Eccentric contraction-induced injury in normal and hindlimb-suspended mouse soleus and EDL muscles

The primary objective of this study was to compare the magnitude of injury in mouse extensor digitorum longus (EDL) and soleus muscles induced by high- force eccentric contractions. A second objective was to study the effect of altering the daily loading of the muscles through hindlimb suspension (HS) on the injury. One of two protocols was performed in vitro: 1) 15 eccentric contractions (n = 20: 10 EDL and 10 soleus muscles) or 2) 15 isometric contractions (n = 20: 10 EDL and 10 soleus muscles). After the protocol, the decrements in contractile performance and lactate dehydrogenase (LDH) release were measured at 15-min intervals over 1 h.

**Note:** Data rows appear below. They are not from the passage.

**src/rtl/sched2_pkg.sv**
```systemverilog
package sched2_pkg;
  localparam int WORD_W   = 64;
  localparam int LANES    = 4;
  localparam int S1_ROT_A = 19;
  localparam int S1_ROT_B = 61;
  localparam int S1_SHR   = 6;

  // Reference sigma-one for use by the checker.
  function automatic logic [WORD_W-1:0] sig1_ref(input logic [WORD_W-1:0] x);
    logic [WORD_W-1:0] ra, rb;
    ra = (x >> S1_ROT_A) | (x << (WORD_W - S1_ROT_A));
    rb = (x >> S1_ROT_B) | (x << (WORD_W - S1_ROT_B));
    return ra ^ rb ^ (x >> S1_SHR);
  endfunction
endpackage

```
**src/rtl/sched2_sigma1.sv**
```systemverilog
module sched2_sigma1 #(
  parameter int W     = sched2_pkg::WORD_W,
  parameter int ROT_A = sched2_pkg::S1_ROT_A,
  parameter int ROT_B = sched2_pkg::S1_ROT_B,
  parameter int SHR   = sched2_pkg::S1_SHR
) (
  input  logic [W-1:0] x,
  output logic [W-1:0] y
);
  localparam int RA = ROT_A % W;
  localparam int RB = ROT_B % W;

  logic [2*W-1:0] dbl;
  logic [W-1:0]   rot_a, rot_b;

  always_comb begin
    dbl   = {x, x};
    rot_a = dbl[RA +: W];
    rot_b = dbl[RB +: W];
    y     = rot_a ^ rot_b ^ (x >> SHR);
  end
endmodule

```
**src/rtl/sched2_lane.sv**
```systemverilog
module sched2_lane #(
  parameter int W = sched2_pkg::WORD_W
) (
  input  logic [W-1:0] part,
  input  logic [W-1:0] src,
  output logic [W-1:0] word
);
  logic [W-1:0] s1;

  sched2_sigma1 #(.W(W)) u_sig (
    .x(src),
    .y(s1)
  );

  // Sum is truncated to W bits: modulo 2^W.
  assign word = part + s1;
endmodule

```
**src/rtl/sched2_oreg.sv**
```systemverilog
module sched2_oreg #(
  parameter int DW = 256
) (
  input  logic          clk,
  input  logic          rst,
  input  logic          in_valid,
  output logic          in_ready,
  input  logic [DW-1:0] in_data,
  output logic          out_valid,
  input  logic          out_ready,
  output logic [DW-1:0] out_data
);
  logic take;

  assign in_ready = !out_valid || out_ready;
  assign take     = in_valid && in_ready;

  always_ff @(posedge clk) begin
    if (rst) begin
      out_valid <= 1'b0;
    end else if (take) begin
      out_valid <= 1'b1;
    end else if (out_ready) begin
      out_valid <= 1'b0;
    end
  end

  always_ff @(posedge clk) begin
    if (take) out_data <= in_data;
  end
endmodule

```
**src/rtl/sched2_top.sv**
```systemverilog
module sched2_top
  import sched2_pkg::*;
#(
  parameter int W = WORD_W,
  parameter int N = LANES
) (
  input  logic         clk,
  input  logic         rst,
  input  logic         in_valid,
  output logic         in_ready,
  input  logic [N*W-1:0] in_part,
  input  logic [N*W-1:0] in_hist,
  output logic         out_valid,
  input  logic         out_ready,
  output logic [N*W-1:0] out_word
);
  localparam int HALF = N / 2;
  localparam int VW   = N * W;

  logic [VW-1:0] comb_word;

  // Lower history half is not part of the computation.
  logic unused_hist;
  assign unused_hist = ^in_hist[HALF*W-1:0];

  genvar i;
  generate
    for (i = 0; i < HALF; i++) begin : g_chain
      // First level: sigma-one of the newest history words.
      sched2_lane #(.W(W)) u_lo (
        .part(in_part[i*W +: W]),
        .src (in_hist[(HALF+i)*W +: W]),
        .word(comb_word[i*W +: W])
      );
      // Second level: sigma-one of the first-level results.
      sched2_lane #(.W(W)) u_hi (
        .part(in_part[(HALF+i)*W +: W]),
        .src (comb_word[i*W +: W]),
        .word(comb_word[(HALF+i)*W +: W])
      );
    end
  endgenerate

  sched2_oreg #(.DW(VW)) u_oreg (
    .clk      (clk),
    .rst      (rst),
    .in_valid (in_valid),
    .in_ready (in_ready),
    .in_data  (comb_word),
    .out_valid(out_valid),
    .out_ready(out_ready),
    .out_data (out_word)
  );
endmodule

```
**config.mk**
```make
export PLATFORM = sky130hd
export DESIGN_NAME = sched2_top
export DESIGN_NICKNAME = d
export VERILOG_FILES = /design/src/rtl/sched2_pkg.sv /design/src/rtl/sched2_sigma1.sv /design/src/rtl/sched2_lane.sv /design/src/rtl/sched2_oreg.sv /design/src/rtl/sched2_top.sv
export SDC_FILE = /design/constraint.sdc
export NUM_CORES = 1
export LEC_CHECK = 0
export CAP_MARGIN = 0
export CELL_PAD_IN_SITES_DETAIL_PLACEMENT = 1
export CELL_PAD_IN_SITES_GLOBAL_PLACEMENT = 2
export CORE_UTILIZATION = 30
export CTS_BUF_LIST = sky130_fd_sc_hd__clkbuf_8
export DETAILED_ROUTE_END_ITERATION = 6
export HOLD_SLACK_MARGIN = 0.06
export PLACE_DENSITY = 0.91
export SLEW_MARGIN = 20
export SYNTH_ARGS = -nofsm -noshare
export SYNTH_HDL_FRONTEND = slang
export SYNTH_SLANG_ARGS = --single-unit
export TNS_END_PERCENT = 20
```
**constraint.sdc**
```tcl
create_clock -name clk -period 9.4 [get_ports clk]
set_input_delay 1.88 -clock clk [delete_from_list [all_inputs] [get_ports clk]]
set_output_delay 1.88 -clock clk [all_outputs]
set_load 0.02 [all_outputs]
```
==> results.yml, run 1 <==
clock_tree:
  cts-buffers-inserted: 51
  path_clk_slew_ps: 70
  hold_buffers: 0
  clock-sinks: 257
  cts_setup_buffers: 0
  root_buffer: "clkbuf_8"
  clock_path_buffers: 3
  clkLatencyLatePin_ps: 720
  cts_resized: 0
  htreeDepth: 2
  tritoncts: "done"
worst_setup_path:
  crit_path_end_kind: "flip-flop"
  r2r-start: "u_oreg.out_valid"
  cp_slowest_cell: "clkdlybuf4s50_1"
  worst-path-max-fanout: 4
  max_stage_delay_ps: 530
  critical_path.startpoint: "in_hist[154]"
  crit_required_ps: 9850
  cp_data_arrival_time_ps: 9200
  rr_worst_depth: 3
  cp-start-kind: "primary input"
  crit_type: "in2reg"
  crit_top_cell: "buf_4"
sta:
  whs_ps: 542.9
  hold_viol_final: 0
  skew_ps: 21.36
  rsz0062_at_grt: "no"
  post-route-period-util_pct: 93.04
  fin_tns_setup_ps: 0
  min_period_ps: 8746
  fmax_mhz: 114.3
  worstMarginPinSlew_ps: 1004
  final_max_slew_viol_count: 0
  slew_headroom_pct: 32.61
  setup_viol: 0
synth:
  syn_nets: 3683
  synth_area_per_cell_um2: 9.393
  ys_warn_count: 0
  yosys-top-cells-area: "edfxtp_1 28%, xnor2_1 18%, ha_1 12%"
  ys_seq_area_share_pct: 28.33
  synthDistinctLibCells: 108
  synth_area_um2: 27200
  yosys_most_used_dff: "edfxtp_1"
  synthArstFlopShare_pct: 0
  synth_most_common_cell: "xnor2_1"
  synth_edf_count: 256
  ys_ff_latch: 257
  yosysTopAreaCell: "edfxtp_1"
  synthTopCellsByCount: "571 x xnor2_1, 279 x a21oi_1, 267 x ha_1"
  synth_cells: 2896
  yosysTopAreaCellShare_pct: 28.26
die:
  dieArea_um2: 91880
  dieWidth_um: 303.1
  core-area_um2: 89870
  start_util_pct: 30.27
  pin_count: 774
  fp-row-count: 110
  die_h_um: 303.1
layout:
  nets: 4669
  area.growth.synth_to_final_pct: 42.02
  instances_no_fill: 5107
  drive_gt1_share_pct: 13.46
  nFillCells: 10300
  design_area_um2: 38630
place:
  placed_area_um2: 37560
  portBuffers: 645
  hpwlAfterDp_um: 118500
  dp.cells: 5005
  place_congestion: 0.9725
min_path:
  min_path_cells: 2
  hp-class: "reg2reg"
  min_from: "u_oreg.out_valid"
detailed_routing:
  routedWlPerCell_um: 26.70
  remaining_drc_errors: 0
  detail-route-antenna-nets: 0
  drt_iter0_drc: 1809
  via_per_inst: 5.315
  first_pass_iters: 6
  vias: 27150
  routed_wl_um: 136300
grt:
  gr-usage-all-layers_pct: 28.59
  antenna_found_initial: 18
  grt_overflow: 0
  grt_max_degree: 142
  grt_pass1_wl_um: 190100
  grt_pass1_vias: 28000
run:
  maxCapViolations: 0
outcome:
  status: "finished, final reports clean"
power:
  power_density_nw_per_um2: 468.4
  leakagePower_nw: 15.43
  ir_worst_vdd_v: 0.0001762
  power_mw: 18.10
==> registers in the layout (all words and copies together) (netlist names) <==
name and count:
u_oreg.out_data 256, u_oreg.out_valid 1
==> metrics by stage <==
step / utilization [%] / setup slack [ps]
after CTS: 42.96 / 793.2
after global routing: 42.98 / 258.7
after detailed placement: 41.79 / 67.54
after floorplan: - / 760.6
final: 42.98 / 654.2
after global placement: 41.79 / 138.3
==> final timing paths <==
path                           to  slack [ps]
max          u_oreg.out_data[186]         650
min              u_oreg.out_valid         540
max reg2reg   u_oreg.out_data[10]        6950
min reg2reg      u_oreg.out_valid         540
==> layer usage <==
metal	routed length, um	GRT usage, %	up-vias
met5	124	0	-
met4	6662	13.04	20
met3	8838	5.633	265
met2	62600	46.57	972
met1	58110	36.37	13310
li1	-	-	12580
==> critical path: cells and delay by family <==
kind / cells / cell delay [ps]
simple gates: 6 / 1060
compound gates: 13 / 2920
fa+ha+maj: 3 / 800
xor+xnor: 5 / 1060
buf+inv: 7 / 1430
==> area by class of cell <==
cell class | instances | area (um^2) | area share [%]
Multi-Input combinational cell | 2489 | 18900 | 48.93
Antenna cell | 9 | 22.52 | 0.05830
Inverter | 75 | 281.5 | 0.7287
Sequential cell | 257 | 7707 | 19.95
Clock buffer | 51 | 701.9 | 1.817
Timing Repair Buffer | 1008 | 9194 | 23.80
Clock inverter | 42 | 349.1 | 0.9036
Tap cell | 1176 | 1471 | 3.809
==> cell families (layout without fill, tap and decap cells) <==
group           Yosys count  in the layout  share of synthesized area (%)
other cells               0              9                              0
compound gates          854            854                          21.16
simple gates            630            630                          11.41
fa+ha+maj               271            271                          12.58
buf+inv                 150           1176                          2.176
xor+xnor                734            734                          24.34
flops                   257            257                          28.33
==> where the power goes <==
part	internal (mW)	total, mW	switching [mW]	leakage (nW)
Clock	0.675	1.26	0.585	0.577
Sequential	2.29	2.49	0.198	2.48
Combinational	6.09	14.3	8.26	12.4
Total	9.05	18.1	9.04	15.4
==> cell usage in the layout (no fill, tap or decap), types with 11 or more instances in the layout <==
| master | count |
|---|---|
| nor3_1 | 31 |
| nand4_1 | 62 |
| and3_1 | 24 |
| a31oi_1 | 20 |
| nand2_1 | 197 |
| o21ai_0 | 131 |
| o211ai_1 | 17 |
| o21bai_1 | 48 |
| nor2b_1 | 22 |
| o31ai_1 | 18 |
| a21oi_1 | 279 |
| buf_4 | 362 |
| o21ai_1 | 18 |
| ha_1 | 267 |
| clkbuf_8 | 51 |
| a211oi_1 | 27 |
| clkdlybuf4s50_1 | 645 |
| nand2b_1 | 24 |
| o21a_1 | 25 |
| a21o_1 | 139 |
| xnor2_1 | 571 |
| and2_1 | 16 |
| edfxtp_1 | 256 |
| xnor2_2 | 13 |
| nor2_1 | 145 |
| or3_1 | 11 |
| xor2_1 | 140 |
| nor4_1 | 14 |
| clkinv_1 | 12 |
| nand3_1 | 49 |
| inv_1 | 85 |
No activity file was read; power rests on OpenSTA's default activity.
==> run 2, diff against run 1 <==
--- a/config.mk
+++ b/config.mk
@@ -11,6 +11,7 @@
 export CORE_UTILIZATION = 30
 export CTS_BUF_LIST = sky130_fd_sc_hd__clkbuf_8
 export DETAILED_ROUTE_END_ITERATION = 6
+export GPL_ROUTABILITY_DRIVEN = 1
 export HOLD_SLACK_MARGIN = 0.06
 export PLACE_DENSITY = 0.91
 export SLEW_MARGIN = 20
==> results of run 2 <==
No change in the layout: final DEF, timing and power equal those of run 1.
==> run 3, diff against run 2 <==
--- a/config.mk
+++ b/config.mk
@@ -5,7 +5,7 @@
 export SDC_FILE = /design/constraint.sdc
 export NUM_CORES = 1
 export LEC_CHECK = 0
-export CAP_MARGIN = 0
+export CAP_MARGIN = 20
 export CELL_PAD_IN_SITES_DETAIL_PLACEMENT = 1
 export CELL_PAD_IN_SITES_GLOBAL_PLACEMENT = 2
 export CORE_UTILIZATION = 30
==> results of run 3 <==
No change in the layout: final DEF, timing and power equal those of run 1.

Immediately after the eccentric contraction protocol, markedly greater decrements in maximal isometric tetanic force (P(o)) occurred in the normal EDL than in the normal soleus muscles (60.7 ± 4.2 vs. 7.6 ± 2.1.%, P ≤ 0.0001). LDH release immediately after the eccentric contraction protocol was 2.7-fold greater in the normal EDL than in the normal soleus muscles. To investigate the role of recent loading of the muscles in the injury, EDL (n = 9) and soleus (n = 10) muscles from mice subjected to HS for 14 days performed the eccentric contraction protocol. HS resulted in greater decrements in contractile performance for the soleus muscles (decreases in P(o) immediately after the protocol for HS and normal soleus muscles were 31.0 ± 1.8 and 7.6 ± 2.1%, respectively; P ≤ 0.0001) but not for the EDL muscles. HS resulted in a 76% greater LDH release in the soleus muscle but had no effect on LDH release by the EDL muscle. HS did not alter the histochemically determined fiber type composition of the soleus muscle. The data demonstrate that EDL muscles are more susceptible than soleus muscles to eccentric contraction-induced injury in normal weight-bearing mice; part of the explanation for the difference appears to be the greater previous loading of the soleus muscle rather than the fiber type composition per se.